Boys & Girls Club playground granted funds

Drawing of new preschool playground for the Boys & Girls Club, which received a grant from the Community Preservation Commission this week. (PHOTO SUBMITTED)

WESTFIELD – After a long debate and two votes, the Community Preservation Commission Jan. 20 granted $62,405 to the Boys & Girls Club of Greater Westfield for a new playground, the fourth in the past year and a half. Other grants of varying amounts were awarded to the Cross Street Playground, Abner Gibbs and Paper Mill elementary schools.

Boys & Girls Club Chief Executive Officer Bill Parks said the playground they were proposing is a preschool playground to go along with the recently approved 15,000 square-foot expansion that will add 100 licensed child care slots and additional after school space to their program. The Club received a $1 million grant from the Department of Early Education and Care (EEC) for the expansion, which will cost over $3 million.

Parks said the Club will also be adding to its original playground behind the building, which they have removed and stored during construction. He said some of the parts for that playground will have to be replaced. The two together will give the Club 5,000 square-feet of playground space, which Parks said is important to the program. He said the timeline for the entire project to be completed is Aug. 15.
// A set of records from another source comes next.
`src/hdl/pcns_pkg.sv`:
```
`timescale 1ns / 1ps
// ----------------------------------------------------------------------------
// pcns_pkg
// Shared types and constants for the pitch capture to note servo block.
// ----------------------------------------------------------------------------
package pcns_pkg;

  localparam int NOTE_COUNT    = 7;
  localparam int NOTES_DEFINED = 7;
  localparam int BANDS_USED    = (NOTE_COUNT > NOTES_DEFINED) ? NOTES_DEFINED :
                                 ((NOTE_COUNT < 1) ? 1 : NOTE_COUNT);
  localparam int HOLES         = 7;
  localparam int NOTE_W        = 3;
  localparam int FREQ_W        = 27;
  localparam int TOL_W         = 10;
  localparam int EXTRA_W       = 12;
  localparam int POS_W         = 10;
  localparam int BAND_W        = 13;
  localparam int APB_ADDR_W    = 5;
  localparam int APB_DATA_W    = 32;

  localparam logic [NOTE_W-1:0] LAST_BAND      = NOTE_W'(BANDS_USED - 1);
  localparam logic [HOLES-1:0]  FRONT_ROW_MASK = 7'h2b;

  typedef enum logic [2:0] {
    REG_REF_CLOCK   = 3'd0,
    REG_TOL_BELOW   = 3'd1,
    REG_TOL_ABOVE   = 3'd2,
    REG_TOP_EXTRA   = 3'd3,
    REG_FRONT_CLOSE = 3'd4,
    REG_FRONT_OPEN  = 3'd5,
    REG_BACK_CLOSE  = 3'd6,
    REG_BACK_OPEN   = 3'd7
  } reg_idx_e;

  typedef struct packed {
    logic [FREQ_W-1:0]  ref_clock;
    logic [TOL_W-1:0]   tol_below;
    logic [TOL_W-1:0]   tol_above;
    logic [EXTRA_W-1:0] top_extra;
    logic [POS_W-1:0]   front_close;
    logic [POS_W-1:0]   front_open;
    logic [POS_W-1:0]   back_close;
    logic [POS_W-1:0]   back_open;
  } cfg_t;

  function automatic logic [BAND_W-1:0] centre_hz(input logic [NOTE_W-1:0] note);
    logic [BAND_W-1:0] c;
    case (note)
      3'd0:    c = 13'd1500;
      3'd1:    c = 13'd1750;
      3'd2:    c = 13'd1890;
      3'd3:    c = 13'd1975;
      3'd4:    c = 13'd2100;
      3'd5:    c = 13'd2225;
      3'd6:    c = 13'd2325;
      default: c = 13'd1500;
    endcase
    return c;
  endfunction

  // bit h set: hole h closed
  function automatic logic [HOLES-1:0] closed_holes(input logic [NOTE_W-1:0] note);
    logic [HOLES-1:0] m;
    case (note)
      3'd0:    m = 7'h7f;
      3'd1:    m = 7'h3f;
      3'd2:    m = 7'h1f;
      3'd3:    m = 7'h6f;
      3'd4:    m = 7'h07;
      3'd5:    m = 7'h03;
      3'd6:    m = 7'h00;
      default: m = 7'h7f;
    endcase
    return m;
  endfunction

endpackage

```
`src/hdl/pcns_regs.sv`:
```
`timescale 1ns / 1ps
// ----------------------------------------------------------------------------
// pcns_regs
// APB register file holding reference clock, band and servo position settings.
// ----------------------------------------------------------------------------
module pcns_regs import pcns_pkg::*; (
  input  logic                  clk_i,
  input  logic                  rst_ni,
  input  logic                  psel,
  input  logic                  penable,
  input  logic                  pwrite,
  input  logic [APB_ADDR_W-1:0] paddr,
  input  logic [APB_DATA_W-1:0] pwdata,
  output logic [APB_DATA_W-1:0] prdata,
  output logic                  pready,
  output cfg_t                  cfg_o
);

  cfg_t     cfg_q;
  reg_idx_e idx;
  logic     wr_en;

  assign idx    = reg_idx_e'(paddr[4:2]);
  assign wr_en  = psel & penable & pwrite;
  assign pready = 1'b1;
  assign cfg_o  = cfg_q;

  always_ff @(posedge clk_i or negedge rst_ni) begin
    if (!rst_ni) begin
      cfg_q.ref_clock   <= 27'd72000000;
      cfg_q.tol_below   <= 10'd50;
      cfg_q.tol_above   <= 10'd50;
      cfg_q.top_extra   <= 12'd400;
      cfg_q.front_close <= 10'd40;
      cfg_q.front_open  <= 10'd25;
      cfg_q.back_close  <= 10'd25;
      cfg_q.back_open   <= 10'd40;
    end else if (wr_en) begin
      case (idx)
        REG_REF_CLOCK:   cfg_q.ref_clock   <= pwdata[FREQ_W-1:0];
        REG_TOL_BELOW:   cfg_q.tol_below   <= pwdata[TOL_W-1:0];
        REG_TOL_ABOVE:   cfg_q.tol_above   <= pwdata[TOL_W-1:0];
        REG_TOP_EXTRA:   cfg_q.top_extra   <= pwdata[EXTRA_W-1:0];
        REG_FRONT_CLOSE: cfg_q.front_close <= pwdata[POS_W-1:0];
        REG_FRONT_OPEN:  cfg_q.front_open  <= pwdata[POS_W-1:0];
        REG_BACK_CLOSE:  cfg_q.back_close  <= pwdata[POS_W-1:0];
        REG_BACK_OPEN:   cfg_q.back_open   <= pwdata[POS_W-1:0];
        default: ;
      endcase
    end
  end

  always_comb begin
    case (idx)
      REG_REF_CLOCK:   prdata = APB_DATA_W'(cfg_q.ref_clock);
      REG_TOL_BELOW:   prdata = APB_DATA_W'(cfg_q.tol_below);
      REG_TOL_ABOVE:   prdata = APB_DATA_W'(cfg_q.tol_above);
      REG_TOP_EXTRA:   prdata = APB_DATA_W'(cfg_q.top_extra);
      REG_FRONT_CLOSE: prdata = APB_DATA_W'(cfg_q.front_close);
      REG_FRONT_OPEN:  prdata = APB_DATA_W'(cfg_q.front_open);
      REG_BACK_CLOSE:  prdata = APB_DATA_W'(cfg_q.back_close);
      REG_BACK_OPEN:   prdata = APB_DATA_W'(cfg_q.back_open);
      default:         prdata = '0;
    endcase
  end

endmodule

```
`src/hdl/pcns_div.sv`:
```
`timescale 1ns / 1ps
// ----------------------------------------------------------------------------
// pcns_div
// Restoring divider, one quotient bit per cycle through a shared subtractor.
// ----------------------------------------------------------------------------
module pcns_div import pcns_pkg::*; #(
  parameter int DIVISOR_W = 16
) (
  input  logic                 clk_i,
  input  logic                 rst_ni,
  input  logic                 start_i,
  input  logic [FREQ_W-1:0]    dividend_i,
  input  logic [DIVISOR_W-1:0] divisor_i,
  output logic                 done_o,
  output logic [FREQ_W-1:0]    quotient_o
);

  localparam int CNT_W = $clog2(FREQ_W + 1);

  logic                 busy_q;
  logic                 done_q;
  logic [CNT_W-1:0]     cnt_q;
  logic [DIVISOR_W-1:0] rem_q;
  logic [DIVISOR_W-1:0] rem_d;
  logic [DIVISOR_W-1:0] divisor_q;
  logic [FREQ_W-1:0]    quo_q;
  logic [DIVISOR_W:0]   rem_sh;
  logic [DIVISOR_W:0]   rem_sub;
  logic                 ge;

  always_comb begin
    rem_sh  = {rem_q, quo_q[FREQ_W-1]};
    rem_sub = rem_sh - {1'b0, divisor_q};
    ge      = (rem_sh >= {1'b0, divisor_q});
    rem_d   = ge ? rem_sub[DIVISOR_W-1:0] : rem_sh[DIVISOR_W-1:0];
  end

  always_ff @(posedge clk_i or negedge rst_ni) begin
    if (!rst_ni) begin
      busy_q <= 1'b0;
      done_q <= 1'b0;
      cnt_q  <= '0;
    end else begin
      done_q <= busy_q & ~start_i & (cnt_q == CNT_W'(1));
      if (start_i) begin
        busy_q <= 1'b1;
        cnt_q  <= CNT_W'(FREQ_W);
      end else if (busy_q) begin
        cnt_q <= cnt_q - CNT_W'(1);
        if (cnt_q == CNT_W'(1)) begin
          busy_q <= 1'b0;
        end
      end
    end
  end

  always_ff @(posedge clk_i) begin
    if (start_i) begin
      quo_q     <= dividend_i;
      rem_q     <= '0;
      divisor_q <= divisor_i;
    end else if (busy_q) begin
      quo_q <= {quo_q[FREQ_W-2:0], ge};
      rem_q <= rem_d;
    end
  end

  assign done_o     = done_q;
  assign quotient_o = quo_q;

endmodule

```
`src/hdl/pitch_capture_to_note_servos_top.sv`:
```
`timescale 1ns / 1ps
// ----------------------------------------------------------------------------
// pitch_capture_to_note_servos_top
// Period from capture pairs, iterative frequency divide, note band scan and
// servo position lookup.
// ----------------------------------------------------------------------------
//  channel   direction  handshake                  payload
//  input     in         in_valid_i / in_stall_o    capture_value_i
//  output    out        out_valid_o / out_stall_i  note_index_o, measured_freq_o,
//                                                  band_hit_o, servo_0_o..servo_6_o
//  config    in         psel/penable/pwrite/pready paddr, pwdata, prdata
//
//  first word of a pair: stored as the first edge, no result
//  second word: the bit-serial divider forms 27 quotient bits and raises done,
//  then one band is tested per cycle (1 to 7), then the output register is loaded
//  once it is free to take the result
//  zero period skips the divider and band scan and goes straight to the output load
//  in_stall_o is high from the second word until the result is in the output
//  register; a stalled output holds the result and delays the next one only
//  async active-low reset sets all settings, control and output state to defaults
// ----------------------------------------------------------------------------
module pitch_capture_to_note_servos_top import pcns_pkg::*; #(
  parameter int TIMER_BITS = 16
) (
  input  logic                  clk_i,
  input  logic                  rst_ni,
  input  logic                  in_valid_i,
  output logic                  in_stall_o,
  input  logic [TIMER_BITS-1:0] capture_value_i,
  output logic                  out_valid_o,
  input  logic                  out_stall_i,
  output logic [NOTE_W-1:0]     note_index_o,
  output logic [FREQ_W-1:0]     measured_freq_o,
  output logic                  band_hit_o,
  output logic [POS_W-1:0]      servo_0_o,
  output logic [POS_W-1:0]      servo_1_o,
  output logic [POS_W-1:0]      servo_2_o,
  output logic [POS_W-1:0]      servo_3_o,
  output logic [POS_W-1:0]      servo_4_o,
  output logic [POS_W-1:0]      servo_5_o,
  output logic [POS_W-1:0]      servo_6_o,
  input  logic                  psel,
  input  logic                  penable,
  input  logic                  pwrite,
  input  logic [APB_ADDR_W-1:0] paddr,
  input  logic [APB_DATA_W-1:0] pwdata,
  output logic [APB_DATA_W-1:0] prdata,
  output logic                  pready
);

  typedef enum logic [1:0] {
    ST_IDLE,
    ST_DIV,
    ST_BAND,
    ST_EMIT
  } state_e;

  cfg_t                  cfg;
  state_e                state_q;
  logic                  have_first_q;
  logic [TIMER_BITS-1:0] first_edge_q;
  logic [TIMER_BITS-1:0] last_period_q;
  logic [TIMER_BITS-1:0] diff;
  logic [TIMER_BITS-1:0] period_d;
  logic [NOTE_W-1:0]     held_note_q;
  logic [NOTE_W-1:0]     band_q;
  logic                  hit_q;
  logic                  zero_per_q;
  logic                  accept;
  logic                  div_start;
  logic                  div_done;
  logic [FREQ_W-1:0]     quotient;
  logic [BAND_W-1:0]     lo;
  logic [BAND_W-1:0]     hi;
  logic                  match;
  logic                  load_out;
  logic [HOLES-1:0]      closed;
  logic [POS_W-1:0]      servo_d [HOLES];
  logic [POS_W-1:0]      servo_q [HOLES];
  logic                  out_valid_q;
  logic [NOTE_W-1:0]     note_q;
  logic [FREQ_W-1:0]     freq_q;
  logic                  band_hit_q;

  pcns_regs u_regs (
    .clk_i   (clk_i),
    .rst_ni  (rst_ni),
    .psel    (psel),
    .penable (penable),
    .pwrite  (pwrite),
    .paddr   (paddr),
    .pwdata  (pwdata),
    .prdata  (prdata),
    .pready  (pready),
    .cfg_o   (cfg)
  );

  pcns_div #(
    .DIVISOR_W (TIMER_BITS)
  ) u_div (
    .clk_i      (clk_i),
    .rst_ni     (rst_ni),
    .start_i    (div_start),
    .dividend_i (cfg.ref_clock),
    .divisor_i  (period_d),
    .done_o     (div_done),
    .quotient_o (quotient)
  );

  assign in_stall_o = (state_q != ST_IDLE);
  assign accept     = in_valid_i & ~in_stall_o;
  assign diff       = capture_value_i - first_edge_q;
  assign period_d   = (diff != '0) ? diff : last_period_q;
  assign div_start  = accept & have_first_q & (period_d != '0);
  assign load_out   = (state_q == ST_EMIT) & (~out_valid_q | ~out_stall_i);

  // band edges for the band under test
  always_comb begin
    lo    = centre_hz(band_q) - BAND_W'(cfg.tol_below);
    hi    = centre_hz(band_q) + BAND_W'(cfg.tol_above) +
            ((band_q == LAST_BAND) ? BAND_W'(cfg.top_extra) : '0);
    match = (FREQ_W'(lo) <= quotient) && (quotient <= FREQ_W'(hi));
  end

  always_comb begin
    closed = closed_holes(held_note_q);
    for (int h = 0; h < HOLES; h++) begin
      if (FRONT_ROW_MASK[h]) begin
        servo_d[h] = closed[h] ? cfg.front_close : cfg.front_open;
      end else begin
        servo_d[h] = closed[h] ? cfg.back_close : cfg.back_open;
      end
    end
  end

  always_ff @(posedge clk_i) begin
    if (accept && !have_first_q) begin
      first_edge_q <= capture_value_i;
    end
  end

  always_ff @(posedge clk_i or negedge rst_ni) begin
    if (!rst_ni) begin
      state_q       <= ST_IDLE;
      have_first_q  <= 1'b0;
      last_period_q <= '0;
      held_note_q   <= '0;
      band_q        <= '0;
      hit_q         <= 1'b0;
      zero_per_q    <= 1'b0;
      out_valid_q   <= 1'b0;
      note_q        <= '0;
      freq_q        <= '0;
      band_hit_q    <= 1'b0;
      for (int h = 0; h < HOLES; h++) begin
        servo_q[h] <= '0;
      end
    end else begin
      if (load_out) begin
        out_valid_q <= 1'b1;
      end else if (out_valid_q && !out_stall_i) begin
        out_valid_q <= 1'b0;
      end
      case (state_q)
        ST_IDLE: begin
          if (accept) begin
            have_first_q <= ~have_first_q;
            if (have_first_q) begin
              last_period_q <= period_d;
              band_q        <= '0;
              hit_q         <= 1'b0;
              zero_per_q    <= (period_d == '0);
              state_q       <= (period_d == '0) ? ST_EMIT : ST_DIV;
            end
          end
        end
        ST_DIV: begin
          if (div_done) begin
            state_q <= ST_BAND;
          end
        end
        ST_BAND: begin
          if (match) begin
            held_note_q <= band_q;
            hit_q       <= 1'b1;
            state_q     <= ST_EMIT;
          end else if (band_q == LAST_BAND) begin
            state_q <= ST_EMIT;
          end else begin
            band_q <= band_q + NOTE_W'(1);
          end
        end
        ST_EMIT: begin
          if (load_out) begin
            note_q      <= held_note_q;
            freq_q      <= zero_per_q ? '0 : quotient;
            band_hit_q  <= hit_q;
            for (int h = 0; h < HOLES; h++) begin
              servo_q[h] <= servo_d[h];
            end
            state_q <= ST_IDLE;
          end
        end
        default: state_q <= ST_IDLE;
      endcase
    end
  end

  assign out_valid_o     = out_valid_q;
  assign note_index_o    = note_q;
  assign measured_freq_o = freq_q;
  assign band_hit_o      = band_hit_q;
  assign servo_0_o       = servo_q[0];
  assign servo_1_o       = servo_q[1];
  assign servo_2_o       = servo_q[2];
  assign servo_3_o       = servo_q[3];
  assign servo_4_o       = servo_q[4];
  assign servo_5_o       = servo_q[5];
  assign servo_6_o       = servo_q[6];

endmodule
```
“The playground is a big part of our EEC grant; a big part of the preschool and after school program. With the state, there are a lot of pieces they feel (are) important. The state has to approve everything we’re doing. We’re being reviewed locally and on a statewide basis,” Parks said.

CPC chair Thomas Sharp was one of several commissioners who questioned whether the playground would be accessible enough to the public to merit Community Preservation Act funds. Other commissioners believed the playground deserved funding due to the large number of children in Westfield who are served by the Club.
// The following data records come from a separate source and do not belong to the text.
--- src/hw/rtl/rsrt_pkg.sv ---
// Package for the in-place MSD radix sorter core.
// Holds payload structs, sequencer states, size constants and the byte select function.
// No dependencies.
package rsrt_pkg;

   localparam int MAX_KEYS_DEF  = 64;
   localparam int KEY_BYTES_DEF = 4;
   localparam int NUM_BUCKETS   = 256;
   localparam int STACK_DEPTH   = 256;
   localparam int BKT_W         = 8;
   localparam int CTR_W         = 9;
   localparam int POS_W         = 4;

   typedef struct packed {
      logic [31:0] key;
      logic        final_key;
   } req_data_type;

   typedef struct packed {
      logic [31:0] sorted_key;
      logic        last_out;
   } rsp_data_type;

   typedef enum logic [4:0] {
      ST_IDLE,
      ST_POP,
      ST_POP_RD,
      ST_CLR,
      ST_HIST,
      ST_HIST_RD,
      ST_HIST_INC,
      ST_PFX,
      ST_PFX_RD,
      ST_PERM_CHK,
      ST_P_INIT,
      ST_P_INIT2,
      ST_P_LOOP,
      ST_P_RD,
      ST_P_DST,
      ST_P_SW1,
      ST_P_SW2,
      ST_ADV,
      ST_ADV_RD,
      ST_ADV_CMP,
      ST_PUSH_INIT,
      ST_PUSH,
      ST_PUSH_RD1,
      ST_PUSH_RD2,
      ST_EMIT,
      ST_EMIT_RD
   } state_type;

   // byte pos counts from the least significant byte; bytes above the key read zero
   function automatic logic [BKT_W-1:0] byte_sel(logic [31:0] k, logic [POS_W-1:0] pos);
      logic [BKT_W-1:0] r;
      unique case (pos)
         4'd0:    r = k[7:0];
         4'd1:    r = k[15:8];
         4'd2:    r = k[23:16];
         4'd3:    r = k[31:24];
         default: r = '0;
      endcase
      return r;
   endfunction

endpackage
Parks said 200 kids per day in the program will be using the playground, and it would also be available to the public off hours, weekends and during community events. He said because of licensing requirements of the state, they can’t commingle children in licensed child care with the community.
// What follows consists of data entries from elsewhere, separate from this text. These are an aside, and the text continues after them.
[src/rtl/srp_pkg.sv]
// shared types, field widths, codes and helper functions of the shelf rectangle packer
// no dependencies; imported by every module of the block except srp_ram
package srp_pkg;

    // fixed packing constants
    localparam int GAP_PIXELS       = 1;
    localparam int MAX_SIDE_LOG2    = 13;
    localparam int UV_FRACTION_BITS = 16;
    localparam int ROOM_ROWS        = 32;

    // field widths
    localparam int MODE_W   = 2;
    localparam int DIM_W    = 14;
    localparam int STATUS_W = 3;
    localparam int POS_W    = 13;
    localparam int UV_W     = 17;
    localparam int SIDE_W   = 14;
    localparam int LOG2_W   = 4;
    localparam int USED_W   = 27;
    localparam int PAD_W    = 15;
    localparam int SUM_W    = 16;
    localparam int PROD_W   = 2 * DIM_W;
    localparam int FULL_W   = 32;

    localparam logic [LOG2_W-1:0] INIT_LOG2_RESET = 4'd10;
    localparam logic [USED_W-1:0] USED_MAX        = {USED_W{1'b1}};

    // item modes
    localparam logic [MODE_W-1:0] MODE_ALLOC  = 2'd0;
    localparam logic [MODE_W-1:0] MODE_CLEAR  = 2'd1;
    localparam logic [MODE_W-1:0] MODE_GROW   = 2'd2;
    localparam logic [MODE_W-1:0] MODE_REINIT = 2'd3;

    // result status codes
    localparam logic [STATUS_W-1:0] ST_OK           = 3'd0;
    localparam logic [STATUS_W-1:0] ST_ZERO_SIZE    = 3'd1;
    localparam logic [STATUS_W-1:0] ST_TOO_WIDE     = 3'd2;
    localparam logic [STATUS_W-1:0] ST_NO_ROOM      = 3'd3;
    localparam logic [STATUS_W-1:0] ST_TABLE_FULL   = 3'd4;
    localparam logic [STATUS_W-1:0] ST_GROW_REFUSED = 3'd5;

    // one shelf table entry
    typedef struct packed {
        logic [POS_W-1:0] top;
        logic [DIM_W-1:0] tall;
        logic [DIM_W-1:0] fill;
    } shelf_t;

    // controller to datapath
    typedef struct packed {
        logic load;
        logic decode;
        logic scan;
        logic open_shelf;
        logic accum;
        logic finish;
    } cmd_t;

    // datapath to controller
    typedef struct packed {
        logic alloc_go;
        logic have_shelves;
        logic hit;
        logic scan_last;
        logic new_ok;
        logic out_free;
    } stat_t;

    function automatic logic [SIDE_W-1:0] side_of(input logic [LOG2_W-1:0] lg);
        return SIDE_W'(1) << lg;
    endfunction

    // pixel coordinate to fixed-point texture coordinate, truncated
    function automatic logic [UV_W-1:0] to_uv(input logic [PAD_W-1:0] pix,
                                             input logic [LOG2_W-1:0] lg);
        logic [PAD_W+UV_FRACTION_BITS-1:0] wide;
        wide = {pix, {UV_FRACTION_BITS{1'b0}}} >> lg;
        return wide[UV_W-1:0];
    endfunction

endpackage

[src/rtl/srp_ctrl.sv]
// controller state machine of the shelf rectangle packer
// depends on srp_pkg for the command and status structs
module srp_ctrl import srp_pkg::*; (
    input  logic  clk,
    input  logic  rst_n,
    input  logic  in_valid,
    output logic  in_stall,
    input  stat_t stat,
    output cmd_t  cmd
);

    localparam logic [2:0] S_IDLE   = 3'd0;
    localparam logic [2:0] S_DECODE = 3'd1;
    localparam logic [2:0] S_SCAN   = 3'd2;
    localparam logic [2:0] S_NEW    = 3'd3;
    localparam logic [2:0] S_ACCUM  = 3'd4;
    localparam logic [2:0] S_FINISH = 3'd5;

    logic [2:0] state_reg;
    logic [2:0] state_next;

    always_comb
    begin
        cmd        = '0;
        state_next = state_reg;
        case (state_reg)
            S_IDLE:
            begin
                cmd.load = in_valid;
                if (in_valid)
                begin
                    state_next = S_DECODE;
                end
            end
            S_DECODE:
            begin
                cmd.decode = 1'b1;
                if (!stat.alloc_go)
                begin
                    state_next = S_FINISH;
                end
                else if (stat.have_shelves)
                begin
                    state_next = S_SCAN;
                end
                else
                begin
                    state_next = S_NEW;
                end
            end
            S_SCAN:
            begin
                cmd.scan = 1'b1;
                if (stat.hit)
                begin
                    state_next = S_ACCUM;
                end
                else if (stat.scan_last)
                begin
                    state_next = S_NEW;
                end
            end
            S_NEW:
            begin
                cmd.open_shelf = 1'b1;
                state_next     = stat.new_ok ? S_ACCUM : S_FINISH;
            end
            S_ACCUM:
            begin
                cmd.accum  = 1'b1;
                state_next = S_FINISH;
            end
            S_FINISH:
            begin
                cmd.finish = stat.out_free;
                if (stat.out_free)
                begin
                    state_next = S_IDLE;
                end
            end
            default:
            begin
                state_next = S_IDLE;
            end
        endcase
    end

    always_ff @(posedge clk or negedge rst_n)
    begin
        if (!rst_n)
        begin
            state_reg <= S_IDLE;
        end
        else
        begin
            state_reg <= state_next;
        end
    end

    assign in_stall = state_reg != S_IDLE;

endmodule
Commissioner Rich Salois, representing the Westfield Planning Board, said he was also concerned about the public part, and asked what percentage of the time the playground would be available to the public. Parks said it would be available when they don’t have licensed child care, before and after hours, evenings and weekends, roughly 45 percent of the time during the week, and 85 percent of the weekends.

At-large Commissioner Bill Porter said they were trying to get the numbers in order to justify the amount of CPC funds going into the project. “The typical playground is open to the general public 100 percent of the time,” Porter said, adding that during critical after school time it would not be available. “I think the amount you’re requesting is greater than (when it is) available to the general public,” he said, and asked whether the grant amount could be reduced.

“The 300 kids that will be in the program are all kids from Westfield. Our playground will get more use than the majority of playgrounds in the city on a daily basis,” Parks said, adding that overall more than 450 children in the program are from Westfield, the majority of whom are subsidized. He said anyone can come to the Club anytime for $50 per year.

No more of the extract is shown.